Directions for this task:
Among the records below, find the line that has "Final hold violations & 0 \\"; from there, give the lines again exactly, and stop after the line that has "Kind of cell".

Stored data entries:
--- START ---
--- src/rtl/dft_seq_pkg.sv ---
// Shared types and default sizing for the serial DFT frame sequencer.
package dft_seq_pkg;

  localparam int unsigned DEF_X_WIDTH      = 16;
  localparam int unsigned DEF_S_WIDTH      = 32;
  localparam int unsigned DEF_FRAME_LENGTH = 8;
  localparam int unsigned DEF_CHANELS      = 2;

  typedef enum logic [1:0] {
    S_FILL,
    S_RUN,
    S_WAIT,
    S_OUT
  } state_t;

  typedef logic [DEF_CHANELS-1:0][DEF_X_WIDTH-1:0] sample_t;
  typedef logic [DEF_CHANELS-1:0][DEF_S_WIDTH-1:0] result_t;

endpackage

--- src/rtl/serial_dft_sequencer_twiddle_addr_gen.sv ---
// Modular twiddle index accumulator: addr <= (addr + k) mod FRAME_LENGTH per step.
module twiddle_addr_gen
  import dft_seq_pkg::*;
#(
  parameter int unsigned FRAME_LENGTH = DEF_FRAME_LENGTH,
  localparam int unsigned IDX_W = $clog2(FRAME_LENGTH)
) (
  input  logic             clk,
  input  logic             rstn,
  input  logic             clear,
  input  logic             step,
  input  logic [IDX_W-1:0] k,
  output logic [IDX_W-1:0] addr
);

  localparam logic [IDX_W:0] N_EXT = (IDX_W+1)'(FRAME_LENGTH);

  logic [IDX_W-1:0] r_addr;
  logic [IDX_W:0]   w_sum;
  logic [IDX_W:0]   w_wrap;

  // One spare bit keeps addr+k from overflowing before the wrap compare.
  assign w_sum  = {1'b0, r_addr} + {1'b0, k};
  assign w_wrap = (w_sum >= N_EXT) ? (w_sum - N_EXT) : w_sum;
  assign addr   = r_addr;

  always_ff @(posedge clk) begin
    if (!rstn) begin
      r_addr <= '0;
    end else if (clear) begin
      r_addr <= '0;
    end else if (step) begin
      r_addr <= w_wrap[IDX_W-1:0];
    end
  end

endmodule

--- src/rtl/serial_dft_sequencer.sv ---
// Frame controller for a single-bin DFT accumulator: buffers a frame, replays it
// once per bin with matching twiddle addresses, and forwards each bin result.
module serial_dft_sequencer
  import dft_seq_pkg::*;
#(
  parameter int unsigned X_WIDTH      = DEF_X_WIDTH,
  parameter int unsigned S_WIDTH      = DEF_S_WIDTH,
  parameter int unsigned FRAME_LENGTH = DEF_FRAME_LENGTH,
  parameter int unsigned N_BINS       = FRAME_LENGTH,
  parameter int unsigned CHANELS      = DEF_CHANELS,
  localparam int unsigned IDX_W = $clog2(FRAME_LENGTH)
) (
  input  logic                       clk,
  input  logic                       rstn,
  input  logic                       s_valid,
  output logic                       s_ready,
  input  logic [CHANELS*X_WIDTH-1:0] s_data,
  output logic                       dp_valid,
  output logic [CHANELS*X_WIDTH-1:0] dp_x,
  output logic [IDX_W-1:0]           tw_addr,
  input  logic [IDX_W-1:0]           dp_counter,
  input  logic                       dp_valid_o,
  input  logic [CHANELS*S_WIDTH-1:0] dp_re,
  input  logic [CHANELS*S_WIDTH-1:0] dp_im,
  output logic                       m_valid,
  input  logic                       m_ready,
  output logic [IDX_W-1:0]           m_bin,
  output logic [CHANELS*S_WIDTH-1:0] m_re,
  output logic [CHANELS*S_WIDTH-1:0] m_im,
  output logic                       m_last,
  output logic                       sync_err
);

  localparam int unsigned XW = CHANELS * X_WIDTH;
  localparam logic [IDX_W-1:0] LAST_N = IDX_W'(FRAME_LENGTH - 1);
  localparam logic [IDX_W-1:0] LAST_K = IDX_W'(N_BINS - 1);

  state_t           r_state;
  logic [XW-1:0]    r_buf [FRAME_LENGTH];
  logic [IDX_W-1:0] r_wr_idx;
  logic [IDX_W-1:0] r_n;
  logic [IDX_W-1:0] r_k;

  logic             w_accept;
  logic             w_step;
  logic             w_clear;
  logic [IDX_W-1:0] w_n_next;
  logic [IDX_W-1:0] w_addr;

  assign w_accept = (r_state == S_FILL) && s_valid && s_ready;
  assign w_step   = (r_state == S_RUN) && (r_n != LAST_N);
  assign w_clear  = (r_state == S_RUN) && (r_n == LAST_N);
  assign w_n_next = r_n + IDX_W'(1);
  assign tw_addr  = w_addr;

  twiddle_addr_gen #(
    .FRAME_LENGTH(FRAME_LENGTH)
  ) u_addr_gen (
    .clk  (clk),
    .rstn (rstn),
    .clear(w_clear),
    .step (w_step),
    .k    (r_k),
    .addr (w_addr)
  );

  // Frame storage needs no reset: wr_idx restarts and contents are overwritten.
  always_ff @(posedge clk) begin
    if (w_accept) begin
      r_buf[r_wr_idx] <= s_data;
    end
  end

  // Beat registers present beat r_n; entering RUN preloads beat 0.
  always_ff @(posedge clk) begin
    if (!rstn) begin
      r_state  <= S_FILL;
      r_wr_idx <= '0;
      r_n      <= '0;
      r_k      <= '0;
      s_ready  <= 1'b0;
      dp_valid <= 1'b0;
      dp_x     <= '0;
      m_valid  <= 1'b0;
      m_bin    <= '0;
      m_re     <= '0;
      m_im     <= '0;
      m_last   <= 1'b0;
    end else begin
      case (r_state)
        S_FILL: begin
          s_ready <= 1'b1;
          if (w_accept) begin
            if (r_wr_idx == LAST_N) begin
              r_wr_idx <= '0;
              r_k      <= '0;
              r_n      <= '0;
              s_ready  <= 1'b0;
              dp_valid <= 1'b1;
              dp_x     <= r_buf[0];
              r_state  <= S_RUN;
            end else begin
              r_wr_idx <= r_wr_idx + IDX_W'(1);
            end
          end
        end
        S_RUN: begin
          if (r_n == LAST_N) begin
            dp_valid <= 1'b0;
            r_state  <= S_WAIT;
          end else begin
            r_n  <= w_n_next;
            dp_x <= r_buf[w_n_next];
          end
        end
        S_WAIT: begin
          if (dp_valid_o) begin
            m_re    <= dp_re;
            m_im    <= dp_im;
            m_bin   <= r_k;
            m_last  <= (r_k == LAST_K);
            m_valid <= 1'b1;
            r_state <= S_OUT;
          end
        end
        S_OUT: begin
          if (m_ready) begin
            m_valid <= 1'b0;
            if (r_k == LAST_K) begin
              s_ready <= 1'b1;
              r_state <= S_FILL;
            end else begin
              r_k      <= r_k + IDX_W'(1);
              r_n      <= '0;
              dp_valid <= 1'b1;
              dp_x     <= r_buf[0];
              r_state  <= S_RUN;
            end
          end
        end
        default: r_state <= S_FILL;
      endcase
    end
  end

  // Sticky flag: datapath sample counter disagrees with the replay index.
  always_ff @(posedge clk) begin
    if (!rstn) begin
      sync_err <= 1'b0;
    end else if ((r_state == S_RUN) && (dp_counter != r_n)) begin
      sync_err <= 1'b1;
    end
  end

endmodule

--- config.mk ---
export PLATFORM = sky130hd
export DESIGN_NAME = serial_dft_sequencer
export DESIGN_NICKNAME = d
export VERILOG_FILES = /design/src/rtl/dft_seq_pkg.sv /design/src/rtl/serial_dft_sequencer_twiddle_addr_gen.sv /design/src/rtl/serial_dft_sequencer.sv
export SDC_FILE = /design/constraint.sdc
export NUM_CORES = 1
export LEC_CHECK = 0
export BUFFER_PORTS_ARGS = -buffer_cell sky130_fd_sc_hd__buf_2
export CORE_MARGIN = 8
export CORE_UTILIZATION = 35
export DETAILED_ROUTE_END_ITERATION = 8
export GPL_ROUTABILITY_DRIVEN = 0
export PLACE_DENSITY = 0.67
export SYNTH_ARGS = -nofsm -noshare
export SYNTH_HDL_FRONTEND = slang
export SYNTH_SLANG_ARGS = --single-unit
--- constraint.sdc ---
create_clock -name clk -period 14.4 [get_ports clk]
set_input_delay 1.44 -clock clk [delete_from_list [all_inputs] [get_ports clk]]
set_output_delay 1.44 -clock clk [all_outputs]
set_load 0.01 [all_outputs]
# Word level (Yosys, flattened, before mapping)
# Memories as Yosys holds them, arrays and structs flattened.
# Index checks and enable logic that the tools add are counted.
# totals
reg_bits,182
ramBits,256
in_bits,168
word_cells,96
mem_count,1
# memory_table
memory,words,width,read_ports,rd_clocked_by_memory_dff,write_ports,line_no,rtl
r_buf,8,32,2,0,1,serial_dft_sequencer.sv:39,logic [XW-1:0] r_buf [FRAME_LENGTH];
# classes
n_addsub,5
order_cmp,1
n_eq_ne,16
mux,40
bitwise_logic,1
reduce_logical,18
# ops
cell,count
two-way mux 32 bit,5
case mux 32 bit (3 select lines),1
two-way mux 3 bit,9
two-way mux 1 bit,14
inequality test 2 bit (second input constant),6
AND reduction 6 bit,2
two-way mux 2 bit,5
AND reduction 5 bit,2
adder 3 x 1 -> 3 bit (second input constant),3
== test 3 bit (second input constant),3
case mux 3 bit (3 select lines),1
case mux 2 bit (4 select lines),1
case mux 3 bit (2 select lines),1
AND reduction 3 bit,2
logical AND 1 bit,5
adder 3 x 3 -> 4 bit,1
== test 2 bit (second input constant),2
greater-or-equal comparator 4 bit (second input constant),1
inequality test 2 x 1 -> 1 bit (second input constant),2
case mux 1 bit (2 select lines),2
AND reduction 2 bit,2
nonzero test 2 bit,2
inequality test 3 bit,1
inequality test 3 bit (second input constant),1
other kinds (7),7

# Longest topological paths before layout
# Gate-level depths: netlist of run 1.
# logic_depth
ltp_word,5
mapped_depth,9
depth_no_buf,6

# By module
# A second synthesis of run 1 with hierarchy kept.
# unflattened
cells_unflattened,1320
hier_area_um2,16869.9
# modules_own_cells
module,n_inst,cells_per_inst,area_each_um2,seq_area_each_um2
serial_dft_sequencer,1,1305,16711.0,11270.8
twiddle_addr_gen,1,15,158.9,60.1

# Worst setup path before layout of run 1
# No wires, ideal clock.
# synth_timing
path_kind,input -> register
from,input port s_valid
to,memory r_buf[0][0] (netlist bit) (enable)
arrival_ns,4.805
t_required_ns,13.897
path_slack_ns,9.092
stages,2
path_buffers,0
cell_sequence,nand3_1 -> nor4_1
# synth_between
elab_chain_len,4
# synth_rtl
element,line_no,rtl
from (decl),serial_dft_sequencer.sv:15,"input logic s_valid,"
logical AND 1 bit (2 in a row),serial_dft_sequencer.sv:50,assign w_accept = (r_state == S_FILL) && s_valid && s_ready;
two-way mux 1 bit,serial_dft_sequencer.sv:69,if (w_accept) begin
two-way mux 1 bit (implied by the code),serial_dft_sequencer.sv:70,r_buf[r_wr_idx] <= s_data;
to (decl),serial_dft_sequencer.sv:39,
# Every way passes these cells.

# Worst setup path in the final report of run 1
# layout_timing
from,register r_n[0]
to,register dp_x[7]
# layout_between
elab_chain_len,4
# layout_rtl
element,line_no,rtl
from (decl),serial_dft_sequencer.sv:41,logic [IDX_W-1:0] r_n;
from (signal assigned),serial_dft_sequencer.sv:112,r_n <= w_n_next;
adder 3 x 1 -> 3 bit,serial_dft_sequencer.sv:53,assign w_n_next = r_n + IDX_W'(1);
memory (8 x 32 bit),--,
two-way mux 32 bit,serial_dft_sequencer.sv:108,if (r_n == LAST_N) begin
case mux 32 bit (3 select lines),serial_dft_sequencer.sv:90,case (r_state)
to (signal assigned),serial_dft_sequencer.sv:100,dp_x <= r_buf[0];
to (signal assigned),serial_dft_sequencer.sv:113,dp_x <= r_buf[w_n_next];
to (signal assigned),serial_dft_sequencer.sv:136,dp_x <= r_buf[0];
to (decl),serial_dft_sequencer.sv:19,"output logic [CHANELS*X_WIDTH-1:0] dp_x,"
# Several ways; a longest one is shown, not always the timed one. The select of a mux whose other input is x is not followed.
# A chain may end at the register's enable or synchronous reset.

==> tab_implementation.tex, run 1 <==
\begin{tabular}{lr}
\hline
Metric & Value \\
\hline
\multicolumn{2}{l}{\textbf{STA}} \\
Number of endpoints failing setup at the final stage & 0 \\
Total negative slack & 0 ns \\
Fraction of the cycle the final worst path needs & 26.6\% \\
Max-slew violation count & 0 \\
Unrepaired setup endpoints after global routing & false \\
Slew @ Worst Pin & around 1.3 ns \\
Highest attainable clock frequency & between 200 and 300 MHz \\
Clock skew & around 0.042 ns \\
Final hold violations & 0 \\
Clock period minus worst slack & approximately 3.8 ns \\
Relative slew margins & 16.3\% \\
\multicolumn{2}{l}{\textbf{Critical path}} \\
Critical Path, Cell by Cell & ha\_2 -> ha\_4 -> buf\_4 -> mux4\_2 -> a2bb2oi\_1 -> nand3\_1 -> a31oi\_1 \\
Setup Crit Path Kind & reg2reg \\
Signal arrival time at the worst endpoint & 4.24 ns \\
Kind of cell adding the most delay to the critical path & flip-flops \\
FF-to-FF setup slack & $\sim$11 ns \\
CP startpoint kind & register \\
Startpoint of the worst setup timing path & r\_n[0] \\
Instance count on the critical path & 7 \\
Slowest cell on the critical path & dfxtp\_2 \\
Worst Path Buf+Inv & 1 \\
Type of element capturing the critical path & register \\
Required time of the critical path & $\sim$15 ns \\
R2r worst-path depth & 7 \\
Peak per-stage delay on the critical path & 1.05 ns \\
End of the worst register-to-register path & dp\_x[7] \\
Start of the worst register-to-register path & r\_n[0] \\
Capture point of the critical path & dp\_x[7] \\
Peak fanout along the critical path & 65 \\
\multicolumn{2}{l}{\textbf{Job}} \\
Max capacitance violation total & 0 \\
\multicolumn{2}{l}{\textbf{Clock tree}} \\
Worst-path clk slew & approximately 0.060 ns \\
Buffer depth of the longest clock path & 3 \\
Hold buffer count at CTS & 0 \\
Clk\_lat worst skew & around 0.6 ns \\
Clock sink count & between 400 and 500 \\
CTS Root Cell & clkbuf\_16 \\
Setup fix buffers added after clock tree synthesis & 0 \\
Count of cells resized by post-cts repair & 0 \\
TritonCTS clock tree & done \\
Clock buffers created by TritonCTS & 48 \\
Depth of the CTS H-tree & 2 \\
\multicolumn{2}{l}{\textbf{Power and ir drop}} \\
Cell Pwr Density & roughly 140 mW/mm² \\
Reported leakage power & around 7.5 nW \\
Overall power consumption & 2.94 mW \\
Maximum VDD drop & around 150 µV \\
\multicolumn{2}{l}{\textbf{Global route}} \\
Number of global-route vias before repair & approximately 11000 \\
Maximum number of pins on one net before global-route repair & 118 \\
Global router's overall resource usage & roughly 16\% \\
Initial antenna violation count & 7 \\
Remaining global-route overflow & 0 \\
First-pass GRT wire length & $\sim$70000 µm \\
\multicolumn{2}{l}{\textbf{Synthesis}} \\
Commonest cells post-synth & nand2\_1, edfxtp\_1, dfxtp\_1, a21boi\_0, mux2i\_1 \\
Cell accounting for the most synthesized area & edfxtp\_1 \\
Top cells by area, synth & edfxtp\_1, dfxtp\_1, nand2\_1 \\
Number of register bits inferred by synthesis & about 440 \\
Unique cell type count in the Yosys netlist & 42 \\
Post-Synthesis Mean Instance Area & between 10 and 15 µm² \\
Mapped Nets & around 1500 \\
Most common cell in the synthesized netlist & nand2\_1 \\
Number of cells produced by synthesis & 1323 \\
Number of enable-type register cells in the synthesized netlist & 256 \\
Area of the mapped netlist & 0.0169 mm² \\
Main flop type after synthesis & edfxtp\_1 \\
Sequential share of the synthesized area & between 60\% and 70\% \\
Yosys warning total & 0 \\
Async set or reset register ratio after synthesis & 0\% \\
Fraction of post-synthesis cell area in the top cell type by area & a little under half \\
\multicolumn{2}{l}{\textbf{Routing}} \\
Vias per std cell & between 5 and 6 \\
Total Routed Length & between 40000 and 50000 µm \\
Number of DRC violations after detailed-routing iteration 0 & 733 \\
Iteration count of the initial detailed-routing pass & 5 \\
Detailed-route via count & about 12000 \\
Number of nets with antenna violations after routing & 0 \\
Remaining design rule violation count & 0 \\
Post-DR wirelength/cell & between 20 and 25 µm \\
\multicolumn{2}{l}{\textbf{Finish}} \\
Area of the multi-input gates & between 0.005 and 0.006 mm² \\
Synth-to-Final Area Change & 23.1\% \\
Post-layout net count & about 1800 \\
Share of cells above drive strength 1 & between 20\% and 30\% \\
Fillers & between 4000 and 5000 \\
Area taken by flip-flops and latches & around 0.011 mm² \\
\multicolumn{2}{l}{\textbf{Place}} \\
Number of buffer cells added on primary ports & about 340 \\
Half-perimeter wire length after detailed placement & 29300 µm \\
\multicolumn{2}{l}{\textbf{Worst hold path}} \\
Min-delay worst type & reg2reg \\
\multicolumn{2}{l}{\textbf{Status}} \\
Result of the run & completed \\
\multicolumn{2}{l}{\textbf{Die}} \\
Core Box Area & $\sim$0.048 mm² \\
Die area & around 0.056 mm² \\
Total number of placement rows & 80 \\
I/O pin count & approximately 340 \\
Die outline width & $\sim$240 µm \\
Effective utilization at floorplan & $\sim$35\% \\
Die height & about 240 µm \\
\hline
\end{tabular}
==> per-layer routing <==
metal  global-route usage, %  vias up  part of all wire (%)
li1                        -     5392                     -
met1                    19.4     5646                    40
met2                    27.2      440                    49
met3                    4.38       79                   7.6
met4                    6.24        2                   3.0
met5                       0        -                 0.024
==> placed cells by master, fill, tap and decap left out, types with 4 or more instances in the layout <==
| master | netlist | final |
|---|---|---|
| buf_2 | 22 | 337 |
| nand2_1 | 303 | 302 |
| edfxtp_1 | 256 | 256 |
| dfxtp_1 | 182 | 181 |
| a21boi_0 | 85 | 85 |
| mux2i_1 | 69 | 69 |
| a21oi_1 | 51 | 51 |
| clkbuf_16 | 0 | 48 |
| nand2b_1 | 44 | 44 |
| nand3_1 | 38 | 38 |
| a31oi_1 | 33 | 33 |
| o21ai_0 | 32 | 32 |
| mux4_2 | 31 | 31 |
| a2bb2oi_1 | 31 | 31 |
| buf_4 | 4 | 15 |
| nor2b_1 | 10 | 9 |
| ha_1 | 11 | 8 |
| clkinv_2 | 0 | 8 |
| bufinv_16 | 0 | 7 |
| diode_2 | 0 | 6 |
| inv_1 | 7 | 6 |
| o21ai_1 | 6 | 6 |
| clkinvlp_4 | 0 | 6 |
| clkbuf_1 | 54 | 6 |
| and2_1 | 5 | 5 |
| a21boi_1 | 5 | 5 |
| clkbuf_8 | 0 | 5 |
| nor3_2 | 0 | 4 |
| clkinv_1 | 0 | 4 |
==> cells by family (layout without fill, tap and decap cells) <==
| logic type | count (synthesis) | count (layout) | share of synthesized area [%] |
|---|---|---|---|
| DFF | 438 | 438 | 67.1 |
| and+or+nand+nor | 416 | 416 | 10.6 |
| AOI/OAI and AO/OA | 254 | 254 | 10.1 |
| muxes | 100 | 100 | 8.22 |
| buffers and inverters | 99 | 448 | 2.85 |
| adders and majority gates | 12 | 12 | 0.933 |
| xor gates and xnor gates | 4 | 4 | 0.207 |
| other | 0 | 6 | 0 |
==> worst min-delay path by stage <==
stage,start,to,cells after the start
3_3_place_gp,m_im[46],m_im[46],2
3_5_place_dp,m_im[5],m_im[5],2
4_1_cts,m_im[26],m_im[26],2
5_1_grt,m_im[4],m_im[4],2
2_1_floorplan,r_n[1],r_n[1],2
6_report,m_im[5],m_im[5],2
==> cell type report <==
cell class	instances	area share, %
inverters	7	0.126
clock inverters	30	1.92
multi-input cells	786	24.8
diodes	6	0.0722
clock buffers	59	6.22
repair buffers	352	8.65
well taps	615	3.70
flip-flops and latches	438	54.5
==> worst register-to-register path: stages (launching register included) <==
cell,delay (ns)
dfxtp_2,1.05
ha_2,0.37
ha_4,0.46
buf_4,0.96
mux4_2,0.47
a2bb2oi_1,0.14
nand3_1,0.13
a31oi_1,0.09
==> registers in the layout, indices dropped and copies added, names as in the netlist <==
name and count:
dp_x 32, u_addr_gen.addr 3, r_wr_idx 3, r_state 2, dp_valid 1, m_last 1, r_n 3, m_valid 1
r_buf 256, m_bin 3, m_re 64, sync_err 1, r_k 3, s_ready 1, m_im 64
==> stage by stage <==
| step | util [%] | instance area [µm²] | instances | setup WS (ns) | hold slack [ns] |
|---|---|---|---|---|---|
| after floorplan | - | 16900 | 1323 | 9.09 | 0.474 |
| final | 43.6 | 20800 | 2293 | 10.57 | 0.450 |
| after global routing | 43.6 | 20800 | 2290 | 10.36 | 0.470 |
| after CTS | 43.6 | 20800 | 2287 | 10.53 | 0.454 |
| after global placement | 40.1 | 19100 | 2198 | 10.57 | 0.439 |
| after detailed placement | 40.1 | 19100 | 2198 | 10.53 | 0.446 |
==> report_power, final <==
group	switching [mW]	internal, mW
registers	0.0277	1.37
logic	0.153	0.0954
clock network	0.521	0.772
Power figures use the tool's default switching activity.
==> run 2, diff against run 1 <==
--- a/config.mk
+++ b/config.mk
@@ -5,12 +5,13 @@
 export SDC_FILE = /design/constraint.sdc
 export NUM_CORES = 1
 export LEC_CHECK = 0
+export ABC_AREA = 1
 export BUFFER_PORTS_ARGS = -buffer_cell sky130_fd_sc_hd__buf_2
 export CORE_MARGIN = 8
 export CORE_UTILIZATION = 35
 export DETAILED_ROUTE_END_ITERATION = 8
 export GPL_ROUTABILITY_DRIVEN = 0
-export PLACE_DENSITY = 0.67
+export PLACE_DENSITY = 0.69
 export SYNTH_ARGS = -nofsm -noshare
 export SYNTH_HDL_FRONTEND = slang
 export SYNTH_SLANG_ARGS = --single-unit
==> constraint.sdc (replaced) <==
create_clock -name clk -period 3.3 [get_ports clk]
set_input_delay 0.33 -clock clk [delete_from_list [all_inputs] [get_ports clk]]
set_output_delay 0.33 -clock clk [all_outputs]
set_load 0.01 [all_outputs]
==> run 2 against run 1 <==
First-iteration DRC count increased by 44%. Non-clock buffer count increased by 99. Design area increased by 10%. Sequential share of layout area decreased by 4.9 points. Combinational power increased by 88%. Critical path type unchanged. Largest power group unchanged.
--- END ---
Result of this exercise:
Final hold violations & 0 \\
Clock period minus worst slack & approximately 3.8 ns \\
Relative slew margins & 16.3\% \\
\multicolumn{2}{l}{\textbf{Critical path}} \\
Critical Path, Cell by Cell & ha\_2 -> ha\_4 -> buf\_4 -> mux4\_2 -> a2bb2oi\_1 -> nand3\_1 -> a31oi\_1 \\
Setup Crit Path Kind & reg2reg \\
Signal arrival time at the worst endpoint & 4.24 ns \\
Kind of cell adding the most delay to the critical path & flip-flops \\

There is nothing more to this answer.